Performing McNemar’s test in R

The McNemar test is a statistical test used to determine if there are significant differences in the paired proportions of categorical data. It is particularly useful for testing the change in responses before and after an intervention on the same subjects, such as in pre-test/post-test study designs. By comparing the discordant pairs, where outcomes change in one direction versus the opposite, the McNemar test assesses if the intervention or treatment has a statistically significant effect on the outcome.

To demonstrate McNemar’s test, data was used concerning the presence or absence of cold symptoms reported by the same children at age 12 and age 14. A total of 2638 participants were involved, with the interest being in whether the prevalence was significantly different at either age. In order to use any of the packages to calculate first we need to convert our data into a frequency table.

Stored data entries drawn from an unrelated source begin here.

## config.mk

```make
export PLATFORM = sky130hd
export DESIGN_NAME = jtpopeye_dma
export DESIGN_NICKNAME = d
export VERILOG_FILES = /design/src/rtl/jtpopeye_dma.sv
export SDC_FILE = /design/constraint.sdc
export NUM_CORES = 1
export LEC_CHECK = 0
export CAP_MARGIN = 20
export CORE_ASPECT_RATIO = 0.8
export CORE_UTILIZATION = 32
export CTS_CLUSTER_SIZE = 24
export DETAILED_ROUTE_END_ITERATION = 6
export GPL_ROUTABILITY_DRIVEN = 0
export GPL_TIMING_DRIVEN = 1
export PLACE_DENSITY = 0.59
export SLEW_MARGIN = 20
export SYNTH_ARGS = -nofsm -noshare
export SYNTH_HDL_FRONTEND = slang
export SYNTH_SLANG_ARGS = --single-unit
```

## constraint.sdc

```tcl
create_clock -name clk -period 3.49 [get_ports clk]
set_input_delay 0.698 -clock clk [delete_from_list [all_inputs] [get_ports clk]]
set_output_delay 0.698 -clock clk [all_outputs]
set_load 0.02 [all_outputs]
```
`src/rtl/config_rx_pkg.sv`:
```
// Shared types and constants for the serial configuration receiver.
// Optional feature macro: CONFIG_RX_PARITY_EN (adds one even-parity bit per word).
package config_rx_pkg;

    localparam int C_NO_CFG_BITS_DEF  = 24;
    localparam int C_ADDR_BITS_DEF    = 3;
    localparam int C_DATA_BITS_DEF    = 16;
    localparam int TIMEOUT_CYCLES_DEF = 1024;

`ifdef CONFIG_RX_PARITY_EN
    localparam int C_PAR_BITS = 1;
`else
    localparam int C_PAR_BITS = 0;
`endif

    localparam int C_WORD_BITS = C_NO_CFG_BITS_DEF + C_PAR_BITS;

    typedef enum logic [1:0] {
        ST_IDLE  = 2'd0,
        ST_SHIFT = 2'd1,
        ST_WRITE = 2'd2,
        ST_ERROR = 2'd3
    } rx_state_t;

endpackage

```
`src/rtl/config_rx_if.sv`:
```
// Link-side inputs and register-file write port of the configuration receiver.
// Optional feature macro: CONFIG_RX_PARITY_EN (no effect on this interface).
interface config_rx_if import config_rx_pkg::*; #(
    parameter int C_ADDR_BITS = C_ADDR_BITS_DEF,
    parameter int C_DATA_BITS = C_DATA_BITS_DEF
);
    logic                   rx_clk;
    logic                   rx_dat;
    logic                   rx_oe;
    logic                   wr_en;
    logic [C_ADDR_BITS-1:0] wr_addr;
    logic [C_DATA_BITS-1:0] wr_data;
    logic                   rx_end;
    logic                   rx_err;
    logic [7:0]             word_cnt;

    modport master (
        output rx_clk, rx_dat, rx_oe,
        input  wr_en, wr_addr, wr_data, rx_end, rx_err, word_cnt
    );

    modport slave (
        input  rx_clk, rx_dat, rx_oe,
        output wr_en, wr_addr, wr_data, rx_end, rx_err, word_cnt
    );
endinterface

```
`src/rtl/config_rx_sync_edge.sv`:
```
// Two-flop synchroniser plus history flop with rise/fall detection.
// Optional feature macro: CONFIG_RX_PARITY_EN (no effect on this module).
module cfg_sync_edge (
    input  logic clk,
    input  logic rst_n,
    input  logic async_in,
    output logic level,
    output logic rise,
    output logic fall
);
    logic meta_q, sync_q, hist_q;

    always_ff @(posedge clk or negedge rst_n) begin
        if (!rst_n) begin
            meta_q <= 1'b0;
            sync_q <= 1'b0;
            hist_q <= 1'b0;
        end else begin
            meta_q <= async_in;
            sync_q <= meta_q;
            hist_q <= sync_q;
        end
    end

    assign level = sync_q;
    assign rise  = sync_q & ~hist_q;
    assign fall  = ~sync_q & hist_q;
endmodule

```
`src/rtl/config_rx.sv`:
```
// Serial configuration receiver: oversamples the link, deserialises words MSB-first, writes them out.
// Optional feature macro: CONFIG_RX_PARITY_EN (trailing even-parity bit, bad words dropped with RX_ERR).
//
// state    | meaning
// ST_IDLE  | waiting for an armed RX_OE rising edge
// ST_SHIFT | collecting bits on RX_CLK rises, watching RX_OE and the timeout
// ST_WRITE | one cycle: issue the write strobe (or flag a parity error)
// ST_ERROR | one cycle: pulse RX_ERR, then back to idle
module config_rx import config_rx_pkg::*; #(
    parameter int C_NO_CFG_BITS  = C_NO_CFG_BITS_DEF,
    parameter int C_ADDR_BITS    = C_ADDR_BITS_DEF,
    parameter int C_DATA_BITS    = C_DATA_BITS_DEF,
    parameter int TIMEOUT_CYCLES = TIMEOUT_CYCLES_DEF
) (
    input  logic        clk,
    input  logic        rst_n,
    config_rx_if.slave  bus
);
    localparam int W  = C_NO_CFG_BITS + C_PAR_BITS;
    localparam int BW = $clog2(W + 1);
    localparam int TW = $clog2(TIMEOUT_CYCLES + 1);

    logic clk_rise, clk_lvl_unused, clk_fall_unused;
    logic dat_lvl, dat_rise_unused, dat_fall_unused;
    logic oe_lvl, oe_rise, oe_fall_unused;

    cfg_sync_edge u_sync_clk (.clk(clk), .rst_n(rst_n), .async_in(bus.rx_clk),
                              .level(clk_lvl_unused), .rise(clk_rise), .fall(clk_fall_unused));
    cfg_sync_edge u_sync_dat (.clk(clk), .rst_n(rst_n), .async_in(bus.rx_dat),
                              .level(dat_lvl), .rise(dat_rise_unused), .fall(dat_fall_unused));
    cfg_sync_edge u_sync_oe  (.clk(clk), .rst_n(rst_n), .async_in(bus.rx_oe),
                              .level(oe_lvl), .rise(oe_rise), .fall(oe_fall_unused));

    rx_state_t              state_q;
    logic [W-1:0]           shift_q;
    logic [BW-1:0]          bit_cnt_q;
    logic [TW-1:0]          to_cnt_q;
    logic [7:0]             word_cnt_q;
    logic                   wr_en_q, rx_end_q, rx_err_q, end_pend_q;
    logic [C_ADDR_BITS-1:0] wr_addr_q;
    logic [C_DATA_BITS-1:0] wr_data_q;
    logic [1:0]             settle_q;
    logic                   armed_q;
    logic                   par_bad;
    logic                   shift_hi_unused;

`ifdef CONFIG_RX_PARITY_EN
    assign par_bad = ^shift_q;
`else
    assign par_bad = 1'b0;
`endif
    assign shift_hi_unused = ^shift_q;

    // A frame may only start once RX_OE has been seen low after the synchroniser settled.
    always_ff @(posedge clk or negedge rst_n) begin
        if (!rst_n) begin
            state_q    <= ST_IDLE;
            shift_q    <= '0;
            bit_cnt_q  <= '0;
            to_cnt_q   <= '0;
            word_cnt_q <= '0;
            wr_en_q    <= 1'b0;
            wr_addr_q  <= '0;
            wr_data_q  <= '0;
            rx_end_q   <= 1'b0;
            rx_err_q   <= 1'b0;
            end_pend_q <= 1'b0;
            settle_q   <= '0;
            armed_q    <= 1'b0;
        end else begin
            wr_en_q    <= 1'b0;
            rx_err_q   <= 1'b0;
            rx_end_q   <= end_pend_q;
            end_pend_q <= 1'b0;
            if (settle_q != 2'd3)
                settle_q <= settle_q + 2'd1;
            else if (!oe_lvl)
                armed_q <= 1'b1;

            case (state_q)
                ST_IDLE: begin
                    if (oe_rise && armed_q) begin
                        bit_cnt_q  <= '0;
                        to_cnt_q   <= TW'(TIMEOUT_CYCLES);
                        word_cnt_q <= '0;
                        state_q    <= ST_SHIFT;
                    end
                end
                ST_SHIFT: begin
                    if (clk_rise) begin
                        shift_q   <= {shift_q[W-2:0], dat_lvl};
                        bit_cnt_q <= bit_cnt_q + 1'b1;
                        to_cnt_q  <= TW'(TIMEOUT_CYCLES);
                        if (bit_cnt_q == BW'(W - 1))
                            state_q <= ST_WRITE;
                    end else if (!oe_lvl) begin
                        // Level test so a fall coinciding with the last bit is honoured after WRITE.
                        if (bit_cnt_q == '0) begin
                            end_pend_q <= (word_cnt_q != 8'd0);
                            state_q    <= ST_IDLE;
                        end else begin
                            state_q <= ST_ERROR;
                        end
                    end else if (to_cnt_q == '0) begin
                        state_q <= ST_ERROR;
                    end else begin
                        to_cnt_q <= to_cnt_q - 1'b1;
                    end
                end
                ST_WRITE: begin
                    bit_cnt_q <= '0;
                    state_q   <= ST_SHIFT;
                    if (par_bad) begin
                        rx_err_q <= 1'b1;
                    end else begin
                        wr_en_q   <= 1'b1;
                        wr_addr_q <= shift_q[C_PAR_BITS + C_DATA_BITS +: C_ADDR_BITS];
                        wr_data_q <= shift_q[C_PAR_BITS +: C_DATA_BITS];
                        if (word_cnt_q != 8'hFF)
                            word_cnt_q <= word_cnt_q + 8'd1;
                    end
                end
                ST_ERROR: begin
                    rx_err_q <= 1'b1;
                    state_q  <= ST_IDLE;
                end
                default: state_q <= ST_IDLE;
            endcase
        end
    end

    assign bus.wr_en    = wr_en_q;
    assign bus.wr_addr  = wr_addr_q;
    assign bus.wr_data  = wr_data_q;
    assign bus.rx_end   = rx_end_q;
    assign bus.rx_err   = rx_err_q;
    assign bus.word_cnt = word_cnt_q;
endmodule

```
`src/flat_wrapper.sv`:
```
// flat-port wrapper written by rule: the top's interface ports become plain ports
module config_rx_flat import config_rx_pkg::*;
#(
    parameter int C_NO_CFG_BITS  = C_NO_CFG_BITS_DEF,
    parameter int C_ADDR_BITS    = C_ADDR_BITS_DEF,
    parameter int C_DATA_BITS    = C_DATA_BITS_DEF,
    parameter int TIMEOUT_CYCLES = TIMEOUT_CYCLES_DEF
)
  (clk, rst_n, bus_rx_clk, bus_rx_dat, bus_rx_oe, bus_wr_en, bus_wr_addr, bus_wr_data, bus_rx_end, bus_rx_err, bus_word_cnt);
  config_rx_if #(.C_ADDR_BITS(C_ADDR_BITS), .C_DATA_BITS(C_DATA_BITS)) bus_i ();
  input  logic clk;
  input  logic rst_n;
  input wire logic [$bits(bus_i.rx_clk)-1:0] bus_rx_clk;
  input wire logic [$bits(bus_i.rx_dat)-1:0] bus_rx_dat;
  input wire logic [$bits(bus_i.rx_oe)-1:0] bus_rx_oe;
  output wire logic [$bits(bus_i.wr_en)-1:0] bus_wr_en;
  output wire logic [$bits(bus_i.wr_addr)-1:0] bus_wr_addr;
  output wire logic [$bits(bus_i.wr_data)-1:0] bus_wr_data;
  output wire logic [$bits(bus_i.rx_end)-1:0] bus_rx_end;
  output wire logic [$bits(bus_i.rx_err)-1:0] bus_rx_err;
  output wire logic [$bits(bus_i.word_cnt)-1:0] bus_word_cnt;
  assign bus_i.rx_clk = bus_rx_clk;
  assign bus_i.rx_dat = bus_rx_dat;
  assign bus_i.rx_oe = bus_rx_oe;
  assign bus_wr_en = bus_i.wr_en;
  assign bus_wr_addr = bus_i.wr_addr;
  assign bus_wr_data = bus_i.wr_data;
  assign bus_rx_end = bus_i.rx_end;
  assign bus_rx_err = bus_i.rx_err;
  assign bus_word_cnt = bus_i.word_cnt;
  config_rx #(.C_NO_CFG_BITS(C_NO_CFG_BITS), .C_ADDR_BITS(C_ADDR_BITS), .C_DATA_BITS(C_DATA_BITS), .TIMEOUT_CYCLES(TIMEOUT_CYCLES)) u_core (.clk(clk), .rst_n(rst_n), .bus(bus_i));
endmodule
```
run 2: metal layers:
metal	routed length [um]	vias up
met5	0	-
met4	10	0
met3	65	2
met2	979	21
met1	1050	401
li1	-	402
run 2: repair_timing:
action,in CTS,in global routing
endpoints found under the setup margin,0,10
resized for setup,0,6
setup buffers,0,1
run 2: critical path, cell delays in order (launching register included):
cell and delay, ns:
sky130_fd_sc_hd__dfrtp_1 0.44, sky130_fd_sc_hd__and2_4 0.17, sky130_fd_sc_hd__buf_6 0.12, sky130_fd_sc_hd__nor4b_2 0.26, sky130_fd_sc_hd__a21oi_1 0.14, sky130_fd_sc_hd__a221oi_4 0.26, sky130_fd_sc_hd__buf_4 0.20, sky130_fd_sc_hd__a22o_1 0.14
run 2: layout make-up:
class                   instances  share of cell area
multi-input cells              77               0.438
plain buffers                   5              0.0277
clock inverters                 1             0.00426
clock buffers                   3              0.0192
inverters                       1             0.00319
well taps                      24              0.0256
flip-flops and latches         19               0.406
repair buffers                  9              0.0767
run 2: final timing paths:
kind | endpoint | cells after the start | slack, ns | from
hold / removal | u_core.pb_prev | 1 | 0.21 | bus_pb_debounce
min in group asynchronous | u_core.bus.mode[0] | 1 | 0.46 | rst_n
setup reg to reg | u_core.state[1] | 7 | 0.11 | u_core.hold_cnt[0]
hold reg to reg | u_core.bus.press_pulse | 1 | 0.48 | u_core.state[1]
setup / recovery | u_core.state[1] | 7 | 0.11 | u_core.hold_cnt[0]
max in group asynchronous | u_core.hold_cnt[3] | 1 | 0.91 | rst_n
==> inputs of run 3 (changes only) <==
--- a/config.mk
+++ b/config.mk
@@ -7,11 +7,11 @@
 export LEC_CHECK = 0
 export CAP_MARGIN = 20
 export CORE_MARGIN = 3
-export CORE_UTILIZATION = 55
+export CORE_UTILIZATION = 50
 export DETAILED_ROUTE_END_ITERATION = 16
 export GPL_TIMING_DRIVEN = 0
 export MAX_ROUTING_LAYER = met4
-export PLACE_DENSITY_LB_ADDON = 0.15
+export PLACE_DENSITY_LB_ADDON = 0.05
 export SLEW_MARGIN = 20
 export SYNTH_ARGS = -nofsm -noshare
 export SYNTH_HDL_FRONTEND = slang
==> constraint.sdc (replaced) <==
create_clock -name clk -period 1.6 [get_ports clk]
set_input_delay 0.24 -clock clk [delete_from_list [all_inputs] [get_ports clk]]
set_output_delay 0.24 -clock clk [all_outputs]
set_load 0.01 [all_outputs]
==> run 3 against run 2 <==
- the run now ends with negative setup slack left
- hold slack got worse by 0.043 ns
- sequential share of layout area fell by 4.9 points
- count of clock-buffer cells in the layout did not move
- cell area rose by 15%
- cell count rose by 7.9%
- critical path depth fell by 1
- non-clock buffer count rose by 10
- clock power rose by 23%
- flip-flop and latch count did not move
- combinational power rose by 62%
$ cat config.mk
export PLATFORM = sky130hd
export DESIGN_NAME = snn_core_param_flat
export DESIGN_NICKNAME = d
export VERILOG_FILES = /design/src/rtl/snn_core_param_if.sv /design/src/rtl/snn_core_param.sv /design/src/flat_wrapper.sv
export SDC_FILE = /design/constraint.sdc
export NUM_CORES = 1
export LEC_CHECK = 0
export CORE_MARGIN = 8
export CORE_UTILIZATION = 55
export DETAILED_ROUTE_END_ITERATION = 10
export GPL_ROUTABILITY_DRIVEN = 0
export PLACE_DENSITY_LB_ADDON = 0.05
export SYNTH_ARGS = -nofsm -noshare
export SYNTH_HDL_FRONTEND = slang
export SYNTH_SLANG_ARGS = --single-unit
$ cat constraint.sdc
create_clock -name clk -period 27.4 [get_ports clk]
set_input_delay 2.74 -clock clk [delete_from_list [all_inputs] [get_ports clk]]
set_output_delay 2.74 -clock clk [all_outputs]
set_load 0.02 [all_outputs]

Example Code using {stats}

McNemar’s test can also be performed using stats::mcnemar.test as shown below, using the same table X as in the previous section.

mcnemar.test(freq_tbl)

    McNemar's Chi-squared test with continuity correction

data:  freq_tbl
McNemar's chi-squared = 30.802, df = 1, p-value = 2.857e-08

The other possible input to mcnemar.test is correct = which is a true/false value to indicate if the continuity correction should be applied. To get the result without continuity correction by specify correct=FALSE.

mcnemar.test(freq_tbl, correct=FALSE)

    McNemar's Chi-squared test

data:  freq_tbl
McNemar's chi-squared = 31.36, df = 1, p-value = 2.144e-08

Example Code using {coin}

McNemar test is calculated without continuity correction which corresponds to SAS FREQ procedure (see R v SAS McNemar’s test for more details).

library(coin)
Loading required package: survival
## Asymptotic McNemar Test
# Corresponds to SAS FREQ procedure
coin::mh_test(freq_tbl)

    Asymptotic Marginal Homogeneity Test

data:  response by
     conditions (age12, age14) 
     stratified by block
chi-squared = 31.36, df = 1, p-value = 2.144e-08
## Approximative McNemar Test
coin::mh_test(
  freq_tbl, 
  distribution = coin::approximate(nresample = 10000)
)

    Approximative Marginal Homogeneity Test

data:  response by
     conditions (age12, age14) 
     stratified by block
chi-squared = 31.36, p-value < 1e-04
## Exact McNemar Test
coin::mh_test(freq_tbl, distribution = "exact")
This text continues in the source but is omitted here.